Quando o boxe chegou, a gordura começou a sair. Não foi rápido assim. Ele ficava exausto depois de cada treino, mas continuava comendo tanto quanto antes. “Tapava o sol com a peneira”, lembraria ele anos depois. “Tava treinando para perder peso, mas compensava tudo na comida.”

Em um grupo de Facebook, alguns amigos lhe indicaram uma dieta (mais uma). Mas essa era radical: zero carboidratos. Cortou massas, pizzas e os seis pães do café da manhã. Se afogou em proteína e na intensidade da luta. Começou a diminuir. Quando viu Anderson Silva acertar o queixo de Vitor Belfort e levá-lo ao chão aos 3 minutos e 25 segundos do UFC 126, em 2011, ele não teve dúvida: queria se tornar lutador de MMA.

Ninguém levou a sério. Ele ainda era obeso.

Mas começou a treinar outras modalidades. Jiu-jitsu, muay thai... Em Feira de Santana, na Bahia, ainda não tinha academia específica para as artes marciais mistas. Reuniu dois amigos e, clandestinamente, foi imitar movimentos de MMA que eles viam no Youtube.

Quando finalmente a cidade recebeu sua primeira escola dedicada à luta da moda, ele tinha 17 anos e o sonho improvável de virar atleta. Na academia ganhou o apelido que lhe acompanharia por anos.
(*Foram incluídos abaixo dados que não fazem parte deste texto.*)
## src/sipq_pkg.sv

```systemverilog
// ----------------------------------------------------------------------------
// Sorted insertion priority queue package
// Shared sizes, codes and the per-cell control struct of the queue.
// ----------------------------------------------------------------------------
package sipq_pkg;

  // Number of entries the queue holds.
  localparam int Depth = 16;
  // Width of the fill count, which must hold Depth itself.
  localparam int CntW = $clog2(Depth + 1);
  // Width of one stored value.
  localparam int ValW = 32;

  typedef enum logic {
    ActPush = 1'b0,
    ActPop  = 1'b1
  } action_e;

  typedef enum logic [1:0] {
    StOk       = 2'd0,
    StPopEmpty = 2'd1,
    StPushFull = 2'd2
  } status_e;

  // Operation broadcast to every cell of the chain in the same cycle.
  typedef struct packed {
    logic push;
    logic pop;
  } cell_ctl_t;

endpackage

```

## src/sipq_cell.sv

```systemverilog
// ----------------------------------------------------------------------------
// Sorted insertion priority queue cell
// One slot of the queue: holds a value, ranks it against a new value and
// keeps it, takes the new value, or shifts with its neighbors.
// ----------------------------------------------------------------------------
module sipq_cell (
  input  logic                                 clk_i,
  input  logic                                 mode_i,
  input  logic                                 occ_i,
  input  sipq_pkg::cell_ctl_t                  ctl_i,
  input  logic signed [sipq_pkg::ValW-1:0]     new_value_i,
  input  logic signed [sipq_pkg::ValW-1:0]     from_above_i,
  input  logic signed [sipq_pkg::ValW-1:0]     from_below_i,
  input  logic                                 stay_i,
  output logic                                 stay_o,
  output logic signed [sipq_pkg::ValW-1:0]     value_o,
  output logic signed [sipq_pkg::ValW-1:0]     next_o
);

  logic signed [sipq_pkg::ValW-1:0] value_q, value_d;
  logic                             ranks_above;
  logic                             keep;

  // In max order a stored entry stays above a strictly smaller new value;
  // in min order above a strictly larger one.
  assign ranks_above = mode_i ? (value_q < new_value_i) : (value_q > new_value_i);

  // Every slot above this one kept its entry, and so does this one.
  assign keep   = stay_i & occ_i & ranks_above;
  assign stay_o = keep;

  always_comb begin
    value_d = value_q;
    if (ctl_i.push) begin
      if (keep) begin
        value_d = value_q;
      end else if (stay_i) begin
        value_d = new_value_i;
      end else begin
        value_d = from_above_i;
      end
    end else if (ctl_i.pop) begin
      value_d = from_below_i;
    end
  end

  always_ff @(posedge clk_i) begin
    value_q <= value_d;
  end

  assign value_o = value_q;
  assign next_o  = value_d;

endmodule

```

## src/sorted_insertion_priority_queue.sv

```systemverilog
// ----------------------------------------------------------------------------
// Sorted insertion priority queue
// Bounded priority queue built as a row of compare-and-shift cells.
// ----------------------------------------------------------------------------
// Usage:
//   An item is a push or a pop command. It is accepted at a rising clock edge
//   with start high and busy low. In the next cycle done_o is high for
//   one cycle and the result ports carry the popped value, the new top, the
//   empty flag, the fill count and a status code. The receiver cannot stall
//   the result; it must take it in that cycle.
//   Throughput is one item per cycle while busy is low: all cells compare
//   the new value against their entry in parallel, and a keep flag ripples
//   down the chain from the top cell, so each cell knows in the same cycle
//   whether to keep its entry, take the new value or shift down. A pop shifts
//   every cell up by one. The user must write the order_mode register (0
//   largest on top, 1 smallest on top) through the cfg channel only while no
//   item is in flight; the block does not enforce this. Changing it does not
//   reorder stored entries. Reset clears the fill count and the mode; stored
//   values are not cleared, since slots at or beyond the fill count are never
//   shown. busy is high for the first cycle after reset and low from then on.
// ----------------------------------------------------------------------------
module sorted_insertion_priority_queue (
  input  logic                                 clk_i,
  input  logic                                 rst_ni,
  input  logic                                 start,
  output logic                                 busy,
  input  logic                                 action_i,
  input  logic signed [sipq_pkg::ValW-1:0]     push_value_i,
  input  logic                                 cfg_valid_i,
  output logic                                 cfg_ready_o,
  input  logic                                 cfg_data_i,
  output logic                                 done_o,
  output logic signed [sipq_pkg::ValW-1:0]     popped_value_o,
  output logic                                 popped_valid_o,
  output logic signed [sipq_pkg::ValW-1:0]     top_value_o,
  output logic                                 is_empty_o,
  output logic [sipq_pkg::CntW-1:0]            fill_count_o,
  output logic [1:0]                           status_o
);

  localparam int Depth = sipq_pkg::Depth;
  localparam int CntW  = sipq_pkg::CntW;
  localparam int ValW  = sipq_pkg::ValW;

  logic                   busy_q;
  logic                   mode_q;
  logic [CntW-1:0]        count_q, count_d;
  logic                   done_q;
  logic signed [ValW-1:0] popped_value_q;
  logic                   popped_valid_q;
  logic signed [ValW-1:0] top_value_q, top_value_d;
  sipq_pkg::status_e      status_q, status_d;

  logic                   accept;
  logic                   is_pop;
  logic                   full;
  logic                   empty;
  sipq_pkg::cell_ctl_t    ctl;

  logic [Depth-1:0]       occ;
  logic [Depth:0]         stay;
  logic signed [ValW-1:0] cell_val  [Depth];
  logic signed [ValW-1:0] cell_next [Depth];

  assign accept = start & ~busy_q;
  assign is_pop = (action_i == sipq_pkg::ActPop);
  assign full   = (count_q == CntW'(Depth));
  assign empty  = (count_q == '0);

  assign ctl.push = accept & ~is_pop & ~full;
  assign ctl.pop  = accept & is_pop & ~empty;

  // The top cell always sees an unbroken run of kept entries above it.
  assign stay[0] = 1'b1;

  for (genvar k = 0; k < Depth; k++) begin : g_cell
    logic signed [ValW-1:0] from_above;
    logic signed [ValW-1:0] from_below;

    assign occ[k] = (count_q > CntW'(k));

    if (k == 0) begin : g_top
      assign from_above = push_value_i;
    end else begin : g_mid
      assign from_above = cell_val[k-1];
    end

    if (k == Depth - 1) begin : g_bottom
      assign from_below = cell_val[k];
    end else begin : g_inner
      assign from_below = cell_val[k+1];
    end

    sipq_cell u_cell (
      .clk_i        (clk_i),
      .mode_i       (mode_q),
      .occ_i        (occ[k]),
      .ctl_i        (ctl),
      .new_value_i  (push_value_i),
      .from_above_i (from_above),
      .from_below_i (from_below),
      .stay_i       (stay[k]),
      .stay_o       (stay[k+1]),
      .value_o      (cell_val[k]),
      .next_o       (cell_next[k])
    );
  end

  always_comb begin
    count_d = count_q;
    if (ctl.push) begin
      count_d = count_q + CntW'(1);
    end else if (ctl.pop) begin
      count_d = count_q - CntW'(1);
    end
  end

  always_comb begin
    status_d = sipq_pkg::StOk;
    if (is_pop && empty) begin
      status_d = sipq_pkg::StPopEmpty;
    end else if (!is_pop && full) begin
      status_d = sipq_pkg::StPushFull;
    end
  end

  // The top after this item is whatever the top cell holds next.
  assign top_value_d = (count_d == '0) ? '0 : cell_next[0];

  always_ff @(posedge clk_i or negedge rst_ni) begin
    if (!rst_ni) begin
      busy_q   <= 1'b1;
      mode_q   <= 1'b0;
      count_q  <= '0;
      done_q   <= 1'b0;
      status_q <= sipq_pkg::StOk;
    end else begin
      busy_q <= 1'b0;
      done_q <= accept;
      if (cfg_valid_i && cfg_ready_o) begin
        mode_q <= cfg_data_i;
      end
      if (accept) begin
        count_q  <= count_d;
        status_q <= status_d;
      end
    end
  end

  always_ff @(posedge clk_i) begin
    if (accept) begin
      popped_value_q <= ctl.pop ? cell_val[0] : '0;
      popped_valid_q <= ctl.pop;
      top_value_q    <= top_value_d;
    end
  end

  assign busy           = busy_q;
  assign cfg_ready_o    = ~busy_q;
  assign done_o         = done_q;
  assign popped_value_o = popped_value_q;
  assign popped_valid_o = popped_valid_q;
  assign top_value_o    = top_value_q;
  assign is_empty_o     = (count_q == '0);
  assign fill_count_o   = count_q;
  assign status_o       = status_q;

  // Every accepted item yields a result in the next cycle and no other.
  assert property (@(posedge clk_i) disable iff (!rst_ni)
    (start && !busy) |=> done_o)
    else $error("accepted item gave no result");

  assert property (@(posedge clk_i) disable iff (!rst_ni)
    !(start && !busy) |=> !done_o)
    else $error("result without an accepted item");

  assert property (@(posedge clk_i) disable iff (!rst_ni)
    count_q <= CntW'(Depth))
    else $error("fill count beyond depth");

  assert property (@(posedge clk_i) disable iff (!rst_ni)
    (done_o && popped_valid_o) |-> (status_o == sipq_pkg::StOk))
    else $error("pop reported with error status");

  assert property (@(posedge clk_i) disable iff (!rst_ni)
    (done_o && status_o == sipq_pkg::StPushFull) |-> (fill_count_o == CntW'(Depth)))
    else $error("full push flagged while not full");

  assert property (@(posedge clk_i) disable iff (!rst_ni)
    (done_o && is_empty_o) |-> (top_value_o == '0))
    else $error("empty queue shows a nonzero top");

endmodule

```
Como ele não tinha muita técnica, partia para cima dos adversários de maneira atabalhoada, talvez como boi patinando no gelo.

Quando um de seus primeiros treinadores percebeu seu “estilo”, batizou o aluno. E assim nasceu o lutador. Carlos Felipe virou o “Boi”. Carlos Boi odiou o apelido e, por causa disso, o apelido pegou. Algumas pessoas começaram a acreditar que o sonho de se tornar lutador não era tão maluco assim. Ele ganhou patrocínios para seguir nos treinos. Ele ainda era gordo, mas cada vez menos gordo.
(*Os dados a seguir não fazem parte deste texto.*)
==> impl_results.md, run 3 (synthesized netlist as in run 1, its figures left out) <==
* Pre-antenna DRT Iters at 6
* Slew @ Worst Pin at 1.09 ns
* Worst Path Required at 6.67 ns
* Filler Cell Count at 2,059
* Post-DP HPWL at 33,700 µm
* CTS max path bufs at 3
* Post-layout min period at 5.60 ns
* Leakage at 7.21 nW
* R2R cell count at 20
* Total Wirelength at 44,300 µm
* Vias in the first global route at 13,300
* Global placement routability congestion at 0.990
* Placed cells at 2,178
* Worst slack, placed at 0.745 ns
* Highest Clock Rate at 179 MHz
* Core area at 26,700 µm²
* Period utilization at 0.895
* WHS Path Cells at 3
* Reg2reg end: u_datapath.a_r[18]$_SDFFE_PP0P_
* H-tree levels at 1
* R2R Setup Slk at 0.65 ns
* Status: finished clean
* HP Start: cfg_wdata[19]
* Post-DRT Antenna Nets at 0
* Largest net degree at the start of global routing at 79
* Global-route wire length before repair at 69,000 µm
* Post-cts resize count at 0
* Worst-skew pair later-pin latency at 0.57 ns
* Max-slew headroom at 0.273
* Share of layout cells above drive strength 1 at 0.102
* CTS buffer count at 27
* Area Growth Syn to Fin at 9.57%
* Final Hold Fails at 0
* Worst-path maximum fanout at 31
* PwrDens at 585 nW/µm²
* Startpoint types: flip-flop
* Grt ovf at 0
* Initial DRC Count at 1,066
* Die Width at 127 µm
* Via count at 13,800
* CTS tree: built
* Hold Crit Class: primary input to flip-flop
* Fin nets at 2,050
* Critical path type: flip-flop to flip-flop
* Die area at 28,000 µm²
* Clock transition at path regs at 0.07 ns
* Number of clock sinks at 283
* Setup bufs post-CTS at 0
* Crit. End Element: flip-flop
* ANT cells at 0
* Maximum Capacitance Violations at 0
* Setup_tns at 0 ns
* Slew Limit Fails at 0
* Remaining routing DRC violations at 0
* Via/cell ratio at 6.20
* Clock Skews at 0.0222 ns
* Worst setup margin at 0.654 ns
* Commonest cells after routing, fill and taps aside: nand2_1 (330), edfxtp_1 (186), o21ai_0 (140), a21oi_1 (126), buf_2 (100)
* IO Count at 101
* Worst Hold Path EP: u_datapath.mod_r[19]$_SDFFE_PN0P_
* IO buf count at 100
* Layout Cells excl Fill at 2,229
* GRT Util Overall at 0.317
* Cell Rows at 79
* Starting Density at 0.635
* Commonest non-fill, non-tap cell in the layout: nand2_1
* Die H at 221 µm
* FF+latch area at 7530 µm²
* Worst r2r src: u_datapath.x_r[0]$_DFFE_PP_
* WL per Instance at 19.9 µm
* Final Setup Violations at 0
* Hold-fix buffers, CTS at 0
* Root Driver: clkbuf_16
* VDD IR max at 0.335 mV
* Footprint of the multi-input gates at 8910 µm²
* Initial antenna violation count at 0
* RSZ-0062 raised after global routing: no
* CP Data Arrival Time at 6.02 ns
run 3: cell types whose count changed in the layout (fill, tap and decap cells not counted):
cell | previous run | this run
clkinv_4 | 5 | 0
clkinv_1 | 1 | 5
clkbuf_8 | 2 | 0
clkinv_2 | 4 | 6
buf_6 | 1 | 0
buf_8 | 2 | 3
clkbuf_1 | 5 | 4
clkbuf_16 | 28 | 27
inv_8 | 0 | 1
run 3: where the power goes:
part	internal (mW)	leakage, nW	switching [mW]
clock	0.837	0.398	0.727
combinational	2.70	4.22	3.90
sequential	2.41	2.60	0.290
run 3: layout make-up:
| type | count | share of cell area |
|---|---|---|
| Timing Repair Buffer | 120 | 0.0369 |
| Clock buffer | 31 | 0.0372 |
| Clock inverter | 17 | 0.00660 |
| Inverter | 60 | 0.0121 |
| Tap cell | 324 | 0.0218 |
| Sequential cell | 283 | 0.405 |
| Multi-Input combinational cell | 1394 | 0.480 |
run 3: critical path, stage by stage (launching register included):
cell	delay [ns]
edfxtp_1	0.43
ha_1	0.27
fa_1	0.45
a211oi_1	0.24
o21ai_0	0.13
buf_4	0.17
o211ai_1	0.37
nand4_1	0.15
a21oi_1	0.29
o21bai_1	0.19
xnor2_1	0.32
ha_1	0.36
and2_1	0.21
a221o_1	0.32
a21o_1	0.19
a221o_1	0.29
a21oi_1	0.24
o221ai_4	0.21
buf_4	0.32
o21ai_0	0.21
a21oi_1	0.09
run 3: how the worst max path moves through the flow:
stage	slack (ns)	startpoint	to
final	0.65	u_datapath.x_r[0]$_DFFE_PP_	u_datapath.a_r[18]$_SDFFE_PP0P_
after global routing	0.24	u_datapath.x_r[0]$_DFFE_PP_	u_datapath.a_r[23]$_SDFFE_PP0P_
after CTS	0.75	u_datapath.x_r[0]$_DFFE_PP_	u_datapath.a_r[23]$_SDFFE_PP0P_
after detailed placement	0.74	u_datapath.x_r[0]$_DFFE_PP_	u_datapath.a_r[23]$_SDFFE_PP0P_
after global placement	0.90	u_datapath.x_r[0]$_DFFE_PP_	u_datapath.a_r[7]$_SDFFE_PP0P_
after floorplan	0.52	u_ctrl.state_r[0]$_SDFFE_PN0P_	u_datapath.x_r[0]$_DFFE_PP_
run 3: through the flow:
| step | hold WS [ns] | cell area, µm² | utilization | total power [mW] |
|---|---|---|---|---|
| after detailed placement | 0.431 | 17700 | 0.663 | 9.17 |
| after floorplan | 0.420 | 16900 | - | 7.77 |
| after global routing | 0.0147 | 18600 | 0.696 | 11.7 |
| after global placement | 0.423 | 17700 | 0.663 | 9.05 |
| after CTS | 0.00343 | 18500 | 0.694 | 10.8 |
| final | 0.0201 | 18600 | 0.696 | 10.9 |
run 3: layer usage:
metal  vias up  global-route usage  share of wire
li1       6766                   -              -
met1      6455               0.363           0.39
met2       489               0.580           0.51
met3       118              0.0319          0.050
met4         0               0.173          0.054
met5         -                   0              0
<file path="config.mk">
export PLATFORM = sky130hd
export DESIGN_NAME = gcd_lcm_unit_flat
export DESIGN_NICKNAME = d
export VERILOG_FILES = /design/src/rtl/core/glu_pkg.sv /design/src/rtl/core/glu_in_if.sv /design/src/rtl/core/glu_out_if.sv /design/src/rtl/core/glu_datapath.sv /design/src/rtl/core/glu_ctrl.sv /design/src/rtl/core/gcd_lcm_unit.sv /design/src/flat_wrapper.sv
export SDC_FILE = /design/constraint.sdc
export NUM_CORES = 2
export LEC_CHECK = 0
export ABC_AREA = 1
export BUFFER_PORTS_ARGS = -buffer_cell sky130_fd_sc_hd__buf_4
export CAP_MARGIN = 30
export CELL_PAD_IN_SITES_DETAIL_PLACEMENT = 2
export CELL_PAD_IN_SITES_GLOBAL_PLACEMENT = 2
export CORE_ASPECT_RATIO = 0.75
export CORE_MARGIN = 4
export CORE_UTILIZATION = 25
export DETAILED_ROUTE_END_ITERATION = 16
export PLACE_DENSITY_LB_ADDON = 0.1
export SLEW_MARGIN = 15
export SYNTH_ARGS = -nofsm -noshare
export SYNTH_HDL_FRONTEND = slang
export SYNTH_SLANG_ARGS = --single-unit
</file>
<file path="constraint.sdc">
create_clock -name clk -period 8.6 [get_ports clk]
set_input_delay 1.72 -clock clk [delete_from_list [all_inputs] [get_ports clk]]
set_output_delay 1.72 -clock clk [all_outputs]
set_load 0.01 [all_outputs]
</file>
<file path="src/rtl/core/glu_pkg.sv">
package glu_pkg;

  localparam int FIELD_WIDTH = 32;
  localparam int LCM_WIDTH   = 64;

  typedef struct packed {
    logic load;
    logic gcd_step;
    logic gcd_finish;
    logic div_step;
    logic mul;
  } cmd_t;

  typedef struct packed {
    logic any_zero;
    logic gcd_done;
    logic div_done;
  } status_t;

endpackage

</file>
<file path="src/rtl/core/glu_in_if.sv">
interface glu_in_if
  import glu_pkg::*;
();
  logic                   valid;
  logic                   ready;
  logic [FIELD_WIDTH-1:0] first_value;
  logic [FIELD_WIDTH-1:0] second_value;

  modport source (output valid, output first_value, output second_value, input ready);
  modport sink (input valid, input first_value, input second_value, output ready);
endinterface

</file>
<file path="src/rtl/core/glu_out_if.sv">
interface glu_out_if
  import glu_pkg::*;
();
  logic                   valid;
  logic                   ready;
  logic [FIELD_WIDTH-1:0] gcd_value;
  logic [LCM_WIDTH-1:0]   lcm_value;
  logic                   both_zero;

  modport source (output valid, output gcd_value, output lcm_value, output both_zero,
                  input ready);
  modport sink (input valid, input gcd_value, input lcm_value, input both_zero,
                output ready);
endinterface

</file>
<file path="src/rtl/core/glu_datapath.sv">
module glu_datapath
  import glu_pkg::*;
#(
  parameter int VALUE_WIDTH = 32
) (
  input  logic                   clk,
  input  cmd_t                   cmd,
  input  logic [FIELD_WIDTH-1:0] first_value,
  input  logic [FIELD_WIDTH-1:0] second_value,
  output status_t                status,
  output logic [FIELD_WIDTH-1:0] gcd_value,
  output logic [LCM_WIDTH-1:0]   lcm_value,
  output logic                   both_zero
);

  localparam int W  = VALUE_WIDTH;
  localparam int KW = $clog2(W + 1);
  localparam int CW = $clog2(W + 1);

  logic [W-1:0]   x;
  logic [W-1:0]   y;
  logic [W-1:0]   a;
  logic [W-1:0]   b;
  logic [KW-1:0]  k;
  logic [W-1:0]   g;
  logic [W-1:0]   rem;
  logic [W-1:0]   quo;
  logic [CW-1:0]  cnt;
  logic [2*W-1:0] prod;
  logic           zflag;

  logic [W-1:0]   x_in;
  logic [W-1:0]   y_in;
  logic [W:0]     trial;
  logic [W:0]     trial_diff;
  logic [W-1:0]   a_minus_b;
  logic [W-1:0]   b_minus_a;

  assign x_in       = first_value[W-1:0];
  assign y_in       = second_value[W-1:0];
  assign trial      = {rem, quo[W-1]};
  assign trial_diff = trial - {1'b0, g};
  assign a_minus_b  = a - b;
  assign b_minus_a  = b - a;

  always_ff @(posedge clk) begin
    if (cmd.load) begin
      x     <= x_in;
      y     <= y_in;
      a     <= x_in;
      b     <= y_in;
      k     <= '0;
      g     <= x_in | y_in;
      prod  <= '0;
      zflag <= (x_in == '0) && (y_in == '0);
    end
    if (cmd.gcd_step) begin
      // Stein's binary GCD: strip common factors of two, then subtract odd from odd.
      if (!a[0] && !b[0]) begin
        a <= a >> 1;
        b <= b >> 1;
        k <= k + KW'(1);
      end else if (!a[0]) begin
        a <= a >> 1;
      end else if (!b[0]) begin
        b <= b >> 1;
      end else if (a >= b) begin
        a <= a_minus_b >> 1;
      end else begin
        b <= b_minus_a >> 1;
      end
    end
    if (cmd.gcd_finish) begin
      g   <= (a | b) << k;
      rem <= '0;
      quo <= x;
      cnt <= CW'(W);
    end
    if (cmd.div_step) begin
      // Restoring division of x by the GCD, one quotient bit per cycle.
      if (!trial_diff[W]) begin
        rem <= trial_diff[W-1:0];
        quo <= {quo[W-2:0], 1'b1};
      end else begin
        rem <= trial[W-1:0];
        quo <= {quo[W-2:0], 1'b0};
      end
      cnt <= cnt - CW'(1);
    end
    if (cmd.mul) begin
      prod <= (2*W)'(quo) * (2*W)'(y);
    end
  end

  assign status.any_zero = (x == '0) || (y == '0);
  assign status.gcd_done = (a == '0) || (b == '0);
  assign status.div_done = (cnt == '0);

  assign gcd_value = FIELD_WIDTH'(g);
  assign lcm_value = LCM_WIDTH'(prod);
  assign both_zero = zflag;

endmodule

</file>
<file path="src/rtl/core/glu_ctrl.sv">
module glu_ctrl
  import glu_pkg::*;
(
  input  logic    clk,
  input  logic    rst,
  input  logic    in_valid,
  output logic    in_ready,
  output logic    out_valid,
  input  logic    out_ready,
  input  status_t status,
  output cmd_t    cmd
);

  typedef enum logic [2:0] {
    IDLE,
    CHECK,
    GCD,
    DIV,
    MUL,
    DONE
  } state_t;

  state_t state;

  assign in_ready  = (state == IDLE);
  assign out_valid = (state == DONE);

  always_comb begin
    cmd            = '0;
    cmd.load       = (state == IDLE) && in_valid;
    cmd.gcd_step   = (state == GCD) && !status.gcd_done;
    cmd.gcd_finish = (state == GCD) && status.gcd_done;
    cmd.div_step   = (state == DIV) && !status.div_done;
    cmd.mul        = (state == MUL);
  end

  always_ff @(posedge clk) begin
    if (rst) begin
      state <= IDLE;
    end else begin
      unique case (state)
        IDLE: begin
          if (in_valid) state <= CHECK;
        end
        CHECK: begin
          // A zero operand already has its result set at load time.
          state <= status.any_zero ? DONE : GCD;
        end
        GCD: begin
          if (status.gcd_done) state <= DIV;
        end
        DIV: begin
          if (status.div_done) state <= MUL;
        end
        MUL: begin
          state <= DONE;
        end
        DONE: begin
          if (out_ready) state <= IDLE;
        end
        default: begin
          state <= IDLE;
        end
      endcase
    end
  end

endmodule

</file>
<file path="src/rtl/core/gcd_lcm_unit.sv">
// GCD and LCM of two unsigned operands, one item at a time.
// When an operand is zero the result is set at load and the GCD loop, divider
// and multiply are skipped; otherwise the item passes through the binary GCD
// loop, the bit-serial divider and the multiply. A new item is taken only once
// the last result is accepted. rst (synchronous, active high) returns the controller to idle.
module gcd_lcm_unit
  import glu_pkg::*;
#(
  parameter int VALUE_WIDTH = 32
) (
  input logic      clk,
  input logic      rst,
  glu_in_if.sink   operands,
  glu_out_if.source results
);

  cmd_t    cmd;
  status_t status;

  glu_ctrl u_ctrl (
    .clk       (clk),
    .rst       (rst),
    .in_valid  (operands.valid),
    .in_ready  (operands.ready),
    .out_valid (results.valid),
    .out_ready (results.ready),
    .status    (status),
    .cmd       (cmd)
  );

  glu_datapath #(
    .VALUE_WIDTH (VALUE_WIDTH)
  ) u_datapath (
    .clk          (clk),
    .cmd          (cmd),
    .first_value  (operands.first_value),
    .second_value (operands.second_value),
    .status       (status),
    .gcd_value    (results.gcd_value),
    .lcm_value    (results.lcm_value),
    .both_zero    (results.both_zero)
  );

endmodule

</file>
<file path="src/flat_wrapper.sv">
// flat-port wrapper written by rule: the top's interface ports become plain ports
module gcd_lcm_unit_flat import glu_pkg::*;
#(
  parameter int VALUE_WIDTH = 32
)
  (clk, rst, operands_valid, operands_first_value, operands_second_value, operands_ready, results_valid, results_gcd_value, results_lcm_value, results_both_zero, results_ready);
  glu_in_if operands_i ();
  glu_out_if results_i ();
  input logic clk;
  input logic rst;
  input wire logic [$bits(operands_i.valid)-1:0] operands_valid;
  input wire logic [$bits(operands_i.first_value)-1:0] operands_first_value;
  input wire logic [$bits(operands_i.second_value)-1:0] operands_second_value;
  output wire logic [$bits(operands_i.ready)-1:0] operands_ready;
  output wire logic [$bits(results_i.valid)-1:0] results_valid;
  output wire logic [$bits(results_i.gcd_value)-1:0] results_gcd_value;
  output wire logic [$bits(results_i.lcm_value)-1:0] results_lcm_value;
  output wire logic [$bits(results_i.both_zero)-1:0] results_both_zero;
  input wire logic [$bits(results_i.ready)-1:0] results_ready;
  assign operands_i.valid = operands_valid;
  assign operands_i.first_value = operands_first_value;
  assign operands_i.second_value = operands_second_value;
  assign operands_ready = operands_i.ready;
  assign results_valid = results_i.valid;
  assign results_gcd_value = results_i.gcd_value;
  assign results_lcm_value = results_i.lcm_value;
  assign results_both_zero = results_i.both_zero;
  assign results_i.ready = results_ready;
  gcd_lcm_unit #(.VALUE_WIDTH(VALUE_WIDTH)) u_core (.clk(clk), .rst(rst), .operands(operands_i), .results(results_i));
endmodule
</file>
O MMA tem duas categorias para lutadores enormes: a peso pesado (de 93 kg até 120 kg) e a super-pesado (mais de 120 kg). Carlos Boi estabilizou seu peso em 115 kg e seus treinadores foram atrás de adversários para ele.

Nunca foi muito fácil encontrá-los, porém, talvez porque as pessoas gordas não sejam muito incentivadas a participar de esportes. Mas Carlos Boi conseguiu vencer sua primeira luta, por nocaute técnico. E a segunda, a terceira, a quarta... Quando chegou na oitava, em um sábado recente, ele ganhou um cinturão.

Seu treinador reuniu os amigos e a família para comemorar a vitória. Carlos Boi entrou naquela sala lotada e viu borboletas presas nas paredes amarelas. Edilson Teixeira, o homem que tinha sido seu mentor nessa jornada, começou a falar. Alguém levantou o celular e apertou o botão “gravar”, registrando para sempre um momento único de intimidade.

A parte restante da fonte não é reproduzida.